Bimetallic Hierarchical Nanostructured Alumina Material Catalyzes Decarboxylation of Oleic Acid to Produce Long-Chain Alkanes for Bioaviation Kerosene

Standard alumina has only a small number of mesopores, which is not conducive to the mass transfer of biomacromolecules and so affects the catalytic activity in the case that this material is used as a catalyst substrate. In the present work, hierarchical nanostructured γ-Al2O3 (HNCγ-Al2O3) assembled from nanosheets was obtained after high-temperature calcination and a low-temperature hydrothermal treatment of an Al-MOF precursor. This material had a high Brunauer–Emmett–Teller (BET) surface area (266.8 cm3/g) and pore volume (0.64 cm3/g) together with abundant mesopores. Both monometallic and bimetallic Pt/Ni catalysts were prepared using HNCγ-Al2O3 as a carrier and applied to the decarboxylation of oleic acid to produce C8–C17 alkanes. Compared with monometallic materials, the introduction of a second metal increased the quantity and strength of acidic sites on the catalyst.
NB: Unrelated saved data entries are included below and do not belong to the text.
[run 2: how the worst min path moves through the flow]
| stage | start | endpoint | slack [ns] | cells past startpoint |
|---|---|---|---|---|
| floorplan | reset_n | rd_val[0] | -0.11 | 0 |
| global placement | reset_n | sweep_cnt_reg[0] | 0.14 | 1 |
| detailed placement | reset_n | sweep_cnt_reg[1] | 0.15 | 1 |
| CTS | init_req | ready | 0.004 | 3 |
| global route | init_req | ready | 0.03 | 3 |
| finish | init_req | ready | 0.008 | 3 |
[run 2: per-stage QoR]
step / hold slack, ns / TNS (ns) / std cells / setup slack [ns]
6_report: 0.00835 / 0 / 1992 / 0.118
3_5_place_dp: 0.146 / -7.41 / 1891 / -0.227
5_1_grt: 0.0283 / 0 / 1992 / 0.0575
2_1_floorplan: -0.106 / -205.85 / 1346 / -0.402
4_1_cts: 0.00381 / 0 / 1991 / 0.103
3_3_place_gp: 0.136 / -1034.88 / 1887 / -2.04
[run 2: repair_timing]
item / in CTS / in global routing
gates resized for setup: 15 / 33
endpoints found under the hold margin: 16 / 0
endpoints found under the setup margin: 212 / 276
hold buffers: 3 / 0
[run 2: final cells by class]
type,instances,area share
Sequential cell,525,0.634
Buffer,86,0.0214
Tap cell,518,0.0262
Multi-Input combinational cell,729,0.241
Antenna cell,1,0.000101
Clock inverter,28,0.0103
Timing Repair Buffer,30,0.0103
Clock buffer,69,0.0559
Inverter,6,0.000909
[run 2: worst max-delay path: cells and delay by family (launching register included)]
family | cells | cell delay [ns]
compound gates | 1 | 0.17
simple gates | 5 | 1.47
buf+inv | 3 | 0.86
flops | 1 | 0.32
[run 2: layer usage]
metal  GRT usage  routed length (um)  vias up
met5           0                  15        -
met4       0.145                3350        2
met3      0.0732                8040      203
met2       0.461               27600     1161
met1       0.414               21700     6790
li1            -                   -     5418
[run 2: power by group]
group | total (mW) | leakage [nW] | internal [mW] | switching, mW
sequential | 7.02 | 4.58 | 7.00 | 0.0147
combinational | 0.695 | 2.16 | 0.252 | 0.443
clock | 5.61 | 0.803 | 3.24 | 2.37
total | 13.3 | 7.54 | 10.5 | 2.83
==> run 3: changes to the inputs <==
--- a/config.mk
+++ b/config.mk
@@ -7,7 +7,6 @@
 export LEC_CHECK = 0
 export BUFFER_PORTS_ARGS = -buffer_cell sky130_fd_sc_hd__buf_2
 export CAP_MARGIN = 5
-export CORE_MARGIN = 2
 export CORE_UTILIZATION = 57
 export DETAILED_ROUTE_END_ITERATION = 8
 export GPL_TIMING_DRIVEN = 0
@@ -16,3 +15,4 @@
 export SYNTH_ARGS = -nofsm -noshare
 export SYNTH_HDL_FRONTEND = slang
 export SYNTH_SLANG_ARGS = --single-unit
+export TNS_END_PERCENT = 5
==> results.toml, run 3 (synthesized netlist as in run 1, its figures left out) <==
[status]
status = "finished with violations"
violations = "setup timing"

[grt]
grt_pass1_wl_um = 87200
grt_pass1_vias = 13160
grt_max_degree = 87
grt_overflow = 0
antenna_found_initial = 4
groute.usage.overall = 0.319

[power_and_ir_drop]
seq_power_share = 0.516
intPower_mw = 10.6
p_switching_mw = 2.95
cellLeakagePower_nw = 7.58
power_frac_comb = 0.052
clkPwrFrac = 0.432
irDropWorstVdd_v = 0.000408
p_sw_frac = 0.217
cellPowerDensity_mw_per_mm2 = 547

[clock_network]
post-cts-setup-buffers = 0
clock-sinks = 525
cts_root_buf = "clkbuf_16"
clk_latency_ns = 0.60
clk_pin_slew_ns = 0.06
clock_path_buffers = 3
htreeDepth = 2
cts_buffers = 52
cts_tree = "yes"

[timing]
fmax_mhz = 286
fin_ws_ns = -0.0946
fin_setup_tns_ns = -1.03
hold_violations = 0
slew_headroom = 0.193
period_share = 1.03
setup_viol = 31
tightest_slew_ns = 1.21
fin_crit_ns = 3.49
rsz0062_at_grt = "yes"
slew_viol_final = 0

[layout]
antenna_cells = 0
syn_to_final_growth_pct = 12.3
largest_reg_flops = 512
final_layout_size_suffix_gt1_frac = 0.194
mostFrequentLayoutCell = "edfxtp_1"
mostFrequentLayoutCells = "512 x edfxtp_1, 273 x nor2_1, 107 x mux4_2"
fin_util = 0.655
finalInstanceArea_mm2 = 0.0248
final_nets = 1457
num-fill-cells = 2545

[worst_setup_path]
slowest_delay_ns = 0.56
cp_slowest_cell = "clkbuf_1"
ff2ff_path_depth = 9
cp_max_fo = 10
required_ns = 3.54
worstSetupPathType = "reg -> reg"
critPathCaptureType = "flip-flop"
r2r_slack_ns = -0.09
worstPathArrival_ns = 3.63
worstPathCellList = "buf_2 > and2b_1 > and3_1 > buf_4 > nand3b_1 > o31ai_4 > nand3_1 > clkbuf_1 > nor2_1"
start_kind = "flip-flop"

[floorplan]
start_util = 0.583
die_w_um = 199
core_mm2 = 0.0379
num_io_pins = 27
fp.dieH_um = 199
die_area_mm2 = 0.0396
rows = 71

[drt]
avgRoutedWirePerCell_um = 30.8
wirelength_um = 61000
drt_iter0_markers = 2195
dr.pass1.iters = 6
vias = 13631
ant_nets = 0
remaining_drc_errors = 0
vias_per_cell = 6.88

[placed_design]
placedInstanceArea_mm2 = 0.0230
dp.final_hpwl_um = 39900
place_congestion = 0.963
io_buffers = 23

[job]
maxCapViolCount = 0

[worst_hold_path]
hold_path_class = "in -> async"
A synergistic effect obtained by incorporating Pt and Ni in the bimetallic catalysts increased the number of oxygen vacancies in the materials and lowered the temperature required to reduce NiOx. At 340 °C, Pt–Ni/Al-1:3 catalyzed the decarboxylation reaction of oleic acid, giving a yield of the product C8–C17 alkanes of 85.3% after a 4 h reaction.